The PRESS 2015 Guideline Statement is helpful to guide and improve the peer review of electronic literature search strategies. The aim of this checklist is to attain comprehensiveness of coverage while maintaining a moderate degree of precision in the records retrieved (McGowan et al., 2016). There are six domains and the following questions that you should consider: 

Table 1. PRESS 2015 Guideline Recommendations (cited from Table 2. McGowan et al., 2016)
Domains Questions
Translation of the research question
  1. Does the search strategy match the research question/PICO?
  2. Are the search concepts clear?
  3. Are there too many or too few PICO elements included?
  4. Are the search concepts too narrow or too broad?
  5. Does the search retrieve too many or too few records? (Show the number of hits per line)
  6. Are unconventional or complex strategies explained?

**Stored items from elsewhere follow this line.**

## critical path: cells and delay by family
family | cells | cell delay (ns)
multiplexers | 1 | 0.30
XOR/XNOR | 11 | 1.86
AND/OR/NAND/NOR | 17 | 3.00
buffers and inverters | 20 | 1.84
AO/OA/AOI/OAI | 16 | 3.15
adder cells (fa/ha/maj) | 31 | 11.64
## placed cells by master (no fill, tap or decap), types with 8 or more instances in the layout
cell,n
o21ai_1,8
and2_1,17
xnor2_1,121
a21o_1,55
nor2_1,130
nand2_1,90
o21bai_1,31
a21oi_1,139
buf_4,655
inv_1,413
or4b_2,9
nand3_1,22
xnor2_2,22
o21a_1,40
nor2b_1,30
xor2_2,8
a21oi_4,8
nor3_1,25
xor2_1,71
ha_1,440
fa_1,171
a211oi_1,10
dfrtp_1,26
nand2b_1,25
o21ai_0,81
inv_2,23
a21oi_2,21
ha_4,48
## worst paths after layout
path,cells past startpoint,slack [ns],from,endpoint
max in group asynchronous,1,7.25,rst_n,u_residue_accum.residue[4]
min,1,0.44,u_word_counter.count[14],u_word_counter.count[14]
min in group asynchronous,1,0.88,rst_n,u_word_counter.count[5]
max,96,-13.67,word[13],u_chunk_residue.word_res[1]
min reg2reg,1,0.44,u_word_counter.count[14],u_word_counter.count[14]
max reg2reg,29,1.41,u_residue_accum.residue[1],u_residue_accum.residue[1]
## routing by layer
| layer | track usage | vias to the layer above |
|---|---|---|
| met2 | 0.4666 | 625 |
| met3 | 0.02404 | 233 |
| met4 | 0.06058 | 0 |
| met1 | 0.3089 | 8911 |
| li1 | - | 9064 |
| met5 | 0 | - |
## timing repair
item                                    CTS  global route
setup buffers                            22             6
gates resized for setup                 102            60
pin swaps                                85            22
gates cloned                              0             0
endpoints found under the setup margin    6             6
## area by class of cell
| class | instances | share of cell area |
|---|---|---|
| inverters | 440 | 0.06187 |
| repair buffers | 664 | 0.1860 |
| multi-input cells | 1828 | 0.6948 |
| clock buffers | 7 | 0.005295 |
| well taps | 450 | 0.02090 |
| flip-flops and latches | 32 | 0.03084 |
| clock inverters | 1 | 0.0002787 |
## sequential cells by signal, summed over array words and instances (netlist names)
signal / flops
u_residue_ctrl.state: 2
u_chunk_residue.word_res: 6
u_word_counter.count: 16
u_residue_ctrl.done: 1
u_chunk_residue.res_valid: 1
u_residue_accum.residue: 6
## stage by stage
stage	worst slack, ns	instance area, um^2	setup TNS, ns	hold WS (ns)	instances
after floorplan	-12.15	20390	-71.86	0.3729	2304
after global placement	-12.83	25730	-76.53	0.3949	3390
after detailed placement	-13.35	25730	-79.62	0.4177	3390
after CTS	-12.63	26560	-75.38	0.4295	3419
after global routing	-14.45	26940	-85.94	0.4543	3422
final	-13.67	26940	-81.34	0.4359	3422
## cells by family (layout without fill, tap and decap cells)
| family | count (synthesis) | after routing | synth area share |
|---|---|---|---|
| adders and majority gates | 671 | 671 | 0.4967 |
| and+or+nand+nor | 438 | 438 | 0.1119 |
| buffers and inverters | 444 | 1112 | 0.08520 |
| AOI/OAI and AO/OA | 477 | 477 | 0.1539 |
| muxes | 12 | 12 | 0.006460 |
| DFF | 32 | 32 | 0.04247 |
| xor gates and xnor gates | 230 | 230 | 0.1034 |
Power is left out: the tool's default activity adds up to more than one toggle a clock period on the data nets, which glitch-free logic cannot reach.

Boolean and proximity operators (these vary based on search service)

  1. Are Boolean or proximity operators used correctly?
  2. Is the use of nesting with brackets appropriate and effective for the search?

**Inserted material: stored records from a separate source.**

### config.mk
export PLATFORM = sky130hd
export DESIGN_NAME = rx_dma_cmd
export DESIGN_NICKNAME = d
export VERILOG_FILES = /design/src/logic/rx_link_pkg.sv /design/src/logic/rx_dma_cmd.sv
export VERILOG_INCLUDE_DIRS = /design/src /design/src/logic
export SDC_FILE = /design/constraint.sdc
export NUM_CORES = 1
export LEC_CHECK = 0
export ABC_AREA = 1
export BUFFER_PORTS_ARGS = -buffer_cell sky130_fd_sc_hd__buf_4
export CORE_UTILIZATION = 55
export CTS_BUF_LIST = sky130_fd_sc_hd__clkbuf_4 sky130_fd_sc_hd__clkbuf_8 sky130_fd_sc_hd__clkbuf_16
export DETAILED_ROUTE_END_ITERATION = 10
export PLACE_DENSITY = 0.8
export SLEW_MARGIN = 40
export SYNTH_ARGS = -nofsm -noshare
export SYNTH_HDL_FRONTEND = slang
export SYNTH_SLANG_ARGS = --single-unit
### constraint.sdc
create_clock -name clk -period 2 [get_ports clk]
set_input_delay 0.2 -clock clk [delete_from_list [all_inputs] [get_ports clk]]
set_output_delay 0.2 -clock clk [all_outputs]
set_load 0.05 [all_outputs]
### src/logic/rx_link_defines.svh
/*
 * Widths, K-code words, frame head flag, reset address, FIFO depth
 * and link-loss holdoff for the TLK2711 receive link
 */
`ifndef RX_LINK_DEFINES_SVH
`define RX_LINK_DEFINES_SVH

`define RX_WORD_W               16
`define RX_ADDR_W               32
`define RX_LEN_W                16
`define RX_DMA_W                64
`define RX_LINE_W               24

// Lane words as {K msb, K lsb, data}
`define RX_SYNC_WORD            {1'b0, 1'b1, 16'hC5BC}
`define RX_SOF_WORD             {1'b1, 1'b1, 16'h5CFB}
`define RX_HEAD_FLAG            32'hEB90_E116
`define RX_LOSS_WORD            16'hFFFF

`define RX_RESET_ADDR           32'h5000_0000
`define RX_FIFO_DEPTH           512

// Roughly 100 ms at a 100 MHz link clock
`define RX_LOSS_HOLDOFF_CYCLES  10_000_000

`endif

### src/logic/rx_link_pkg.sv
/*
 * Types of the receive link: lane word, frame info, DMA write command,
 * parser state and status word
 */
`include "rx_link_defines.svh"

package rx_link_pkg;

    typedef struct packed {
        logic                   k_msb;
        logic                   k_lsb;
        logic [`RX_WORD_W-1:0]  data;
    } lane_word_t;

    // Type word carries file end, channel, data type and line bits 23:16
    typedef struct packed {
        logic [1:0]             file_end;
        logic [1:0]             chan_id;
        logic [3:0]             data_type;
        logic [`RX_LINE_W-1:0]  line_num;
        logic [`RX_LEN_W-1:0]   byte_len;
    } frame_info_t;

    typedef struct packed {
        logic [`RX_ADDR_W-1:0]  addr;
        logic [`RX_LEN_W-1:0]   byte_cnt;
    } dma_cmd_t;

    typedef enum logic [3:0] {
        IDLE, SYNC, HEAD, TYPE, LINE, LENGTH, RECV, CHECK, END1, END2
    } parser_state_e;

    typedef struct packed {
        parser_state_e          state;
        logic                   fifo_empty;
        logic                   fifo_full;
    } rx_status_t;

endpackage

### src/logic/rx_dma_cmd.sv
/*
 * DDR write command generator with address tracking and req/ack
 */
`timescale 1ns/10ps
`include "rx_link_defines.svh"

module rx_dma_cmd (
    input  logic                    clk,
    input  logic                    i_arst_n,
    input  logic                    i_soft_rst,
    input  logic                    i_hdr_done,
    input  logic                    i_frame_end,
    input  logic [`RX_LEN_W-1:0]    i_length,
    input  logic                    i_rx_start,
    input  logic [`RX_ADDR_W-1:0]   i_base_addr,
    input  logic                    i_cmd_ack,
    output logic                    o_cmd_req,
    output rx_link_pkg::dma_cmd_t   o_cmd
);
    logic [`RX_ADDR_W-1:0]  addr_q;
    logic [`RX_LEN_W-1:0]   rnd_len;

    // DDR writes go in 8-byte units, e.g. 882 bytes become 888
    assign rnd_len = {i_length[`RX_LEN_W-1:3] + {{(`RX_LEN_W-4){1'b0}}, |i_length[2:0]},
                      3'b000};

    always_ff @(posedge clk or negedge i_arst_n) begin
        if (!i_arst_n) begin
            addr_q    <= `RX_RESET_ADDR;
            o_cmd_req <= 1'b0;
            o_cmd     <= '0;
        end else if (i_soft_rst) begin
            addr_q    <= `RX_RESET_ADDR;
            o_cmd_req <= 1'b0;
            o_cmd     <= '0;
        end else begin
            if (i_hdr_done) begin
                o_cmd_req      <= 1'b1;
                o_cmd.addr     <= addr_q;
                o_cmd.byte_cnt <= rnd_len;
            end else if (i_cmd_ack) begin
                o_cmd_req <= 1'b0;
            end

            // Start pulse wins over the per-frame advance
            if (i_rx_start) begin
                addr_q <= i_base_addr;
            end else if (i_frame_end) begin
                addr_q <= addr_q + {{(`RX_ADDR_W-`RX_LEN_W){1'b0}}, o_cmd.byte_cnt};
            end
        end
    end

endmodule

==> results.json <==
{
  "place_congestion": 0.905,
  "r2r-end": "addr_q[25]",
  "cts.htree.levels": 3,
  "grt_pass1_vias": 4672,
  "grt_max_degree": 46,
  "layout-drive-gt1-share_pct": 23.7,
  "ys_async_sr_fraction_pct": 100,
  "antenna_found_initial": 0,
  "initial_utilization_pct": 58.1,
  "power_uw": 4440,
  "power_density_nw_per_um2": 706,
  "power.leakage_uw": 0.00332,
  "dp_hpwl_um": 10500,
  "avgSynthCellArea_um2": 6.96,
  "wl_um": 14300,
  "cts_buffers": 9,
  "start_kind": "flop",
  "core_area_um2": 8380,
  "drt_iter0_drc": 331,
  "cp-end-kind": "flop",
  "worst_slack_ns": 0.0560,
  "path_clk_slew_ns": 0.09,
  "yosysTopAreaCell": "dfrtp_1",
  "maxCapViolCount": 0,
  "drv_slew": 0,
  "synth_common_cells": "nand2_1 (208), inv_1 (95), nand3_1 (82)",
  "cts-root-buf": "clkbuf_8",
  "status": "completed",
  "nNetsFinal": 877,
  "fmax_mhz": 514,
  "post_drt_wl_per_cell_um": 15.7,
  "syn-cell-area_um2": 4870,
  "cp_data_arrival_time_ns": 2.24,
  "drc": 0,
  "reg2reg_slack_ns": 0.06,
  "synth.distinct_cells": 39,
  "postRouteAntennaNets": 0,
  "ys_ff_latch": 78,
  "synth_edf_count": 0,
  "rr_worst_depth": 11,
  "fin_skew_ns": 0.00760,
  "viasPerCell": 5.52,
  "n_antenna_cell": 0,
  "cpMaxStageDelayCell": "dfrtp_2",
  "synth_cells": 700,
  "vias": 5052,
  "hold_depth": 4,
  "synth_top_area_share_pct": 39.1,
  "design.die.area_um2": 9230,
  "cp_top_family": "simple AND/OR/NAND/NOR gates",
  "finalSetupViolCount": 0,
  "cts_buffer_depth": 2,
  "min_to": "o_cmd_req",
  "die_x_um": 96.1,
  "cp_cell_sequence": "ha_4 > fa_2 > nand3_2 > nand3_4 > nand2_1 > nand2_2 > nand2_1 > nand2_2 > nand3_1 > nand3_1 > a21oi_2",
  "die_h_um": 96.1,
  "dp_slack_ns": -0.0811,
  "synth_flop_cell": "dfrtp_1",
  "overflow": 0,
  "grt_usage_pct": 32.6,
  "cp_max_fo": 4,
  "port_buffers": 100,
  "syn2layout_area_growth_pct": 29.2,
  "yosysSeqAreaShare_pct": 40.1,
  "crit_buf_inv": 0,
  "peakVddDrop_v": 0.000446,
  "r2r-start": "o_cmd[3]",
  "synthTopCellsByArea": "dfrtp_1 (39%), nand2_1 (16%), nand3_1 (8.4%)",
  "cts_sinks": 78,
  "synth_most_common_cell": "nand2_1",
  "cp-startpoint": "o_cmd[3]",
  "synth_warnings": 0,
  "period_minus_slack_ns": 1.94,
  "fin_util_pct": 75.1,
  "max_stage_delay_ns": 0.45,
  "row_count": 33,
  "period_share_pct": 97.2,
  "clkLatencyLatePin_ns": 0.36,
  "finalSetupTns_ns": 0,
  "worst-path-stages": 11,
  "tritoncts": "yes",
  "min-delay-start": "i_cmd_ack",
  "io_pins": 104,
  "grt_pass1_wl_um": 22600,
  "hp-class": "in -> reg",
  "crit_type": "reg -> reg",
  "hold_viol": 0,
  "drt_first_pass_iters": 5,
  "required_ns": 2.29
}
[routing by layer]
| metal | vias up | GRT usage, % | wire length [µm] |
|---|---|---|---|
| li1 | 2465 | - | - |
| met1 | 2373 | 46.7 | 6640 |
| met2 | 191 | 51.4 | 6580 |
| met3 | 23 | 4.19 | 841 |
| met4 | 0 | 9.58 | 284 |
| met5 | - | 0 | 0 |
[repair_timing]
action / CTS / global route
pin swaps: 1 / 6
resized for setup: 6 / 39
buffers inserted: 0 / 3
gates cloned: 0 / 0
hold buffers: 1 / 0
endpoints found under the setup margin: 11 / 20
hold endpoints to repair: 32 / 0
[logic make-up (layout without fill, tap and decap cells)]
logic type / count (synthesis) / after routing / share of synthesized area [%]
other cells: 1 / 3 / 0.0770
fa+ha+maj: 16 / 16 / 4.27
buf+inv: 123 / 232 / 10.0
simple gates: 377 / 377 / 33.0
flops: 78 / 78 / 40.1
compound gates: 105 / 105 / 12.5
[final cells by class]
type / instances / area [µm²]
clock buffers: 11 / 145
multi-input cells: 501 / 2690
repair buffers: 117 / 893
inverters: 99 / 372
clock inverters: 5 / 106
well taps: 105 / 131
fillers: 649 / 2090
flip-flops and latches: 78 / 1960
[tightest hold or removal path, stage by stage]
cell	delay, ns
buf_4	0.08
nor2_1	0.03
nand2_1	0.05
nand2_1	0.04
[state kept, by name, summed over array words and instances (netlist names)]
signal     flops
o_cmd         45
addr_q        32
o_cmd_req      1
[worst max-delay path by stage]
stage / endpoint / slack [ns]
after floorplan: addr_q[12] / 0.006
after global placement: addr_q[13] / -0.06
after detailed placement: addr_q[13] / -0.08
after CTS: addr_q[18] / 0.02
after global routing: addr_q[25] / -0.05
final: addr_q[25] / 0.06
[where the power goes]
group	switching, µW	internal [µW]
registers	141	1700
clock network	639	880
logic	684	400
[cells in the final DEF, fill, tap and decap left out, types with 6 or more instances in the layout]
| master | instances |
|---|---|
| clkbuf_8 | 10 |
| a22o_1 | 9 |
| nand2_2 | 10 |
| o21ai_0 | 48 |
| nor3_1 | 6 |
| nand2_1 | 200 |
| nand3_1 | 74 |
| a21oi_1 | 25 |
| buf_4 | 115 |
| inv_1 | 95 |
| nor2_1 | 54 |
| dfrtp_1 | 72 |
| nand3_2 | 8 |
| ha_4 | 11 |
| a31oi_1 | 9 |
[per-stage QoR]
| stage | hold WS [ns] | cells | area [µm²] |
|---|---|---|---|
| global route | 0.0843 | 916 | 6290 |
| finish | 0.0669 | 916 | 6290 |
| CTS | 0.0690 | 913 | 6050 |
| global placement | 0.186 | 896 | 5760 |
| floorplan | -0.0956 | 702 | 4880 |
| detailed placement | 0.193 | 896 | 5760 |
No activity file was read; power rests on OpenSTA's default activity.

  3. If NOT is used, is this likely to result in any unintended exclusions?
  4. Could precision be improved by using proximity operators (eg, adjacent, near, within) or phrase searching instead of AND?
  5. Is the width of proximity operators suitable (eg, might adj5 pick up more variants than adj2)?
Subject headings (database specific)
  1. Are the subject headings relevant?
  2. Are any relevant subject headings missing; for example, previous index terms?
  3. Are any subject headings too broad or too narrow?
  4. Are subject headings exploded where necessary and vice versa?
  5. Are major headings (“starring” or restrict to focus) used? If so, is there adequate justification?
  6. Are subheadings missing?
  7. Are subheadings attached to subject headings? (Floating subheadings may be preferred.)
  8. Are floating subheadings relevant and used appropriately?
  9. Are both subject headings and terms in free text (see the following) used for each concept?
Text word searching (free text)
  1. Does the search include all spelling variants in free text (eg, UK vs. US spelling)?
  2. Does the search include all synonyms or antonyms (eg, opposites)?
  3. Does the search capture relevant truncation (ie, is truncation at the correct place)?
  4. Is the truncation too broad or too narrow?
  5. Are acronyms or abbreviations used appropriately? Do they capture irrelevant material? Are the full terms also included?
  6. Are the keywords specific enough or too broad? Are too many or too few keywords used? Are stop words used?
  7. Have the appropriate fields been searched; for example, is the choice of the text word fields (.tw.) or all fields (.af.) appropriate? Are there any other fields to be included or excluded (database specific)?
  8. Should any long strings be broken into several shorter search statements?
Spelling, syntax, and line numbers
  1. Are there any spelling errors?
  2. Are there any errors in system syntax; for example, the use of a truncation symbol from a different search interface?
  3. Are there incorrect line combinations or orphan lines (ie, lines that are not referred to in the final summation that could indicate an error in an AND or OR statement)?
Limits and filters
  1. Are all limits and filters used appropriately and are they relevant given the research question?
  2. Are all limits and filters used appropriately and are they relevant for the database?
  3. Are any potentially helpful limits or filters missing? Are the limits or filters too broad or too narrow? Can any limits or filters be added or taken away?
  4. Are sources cited for the filters used?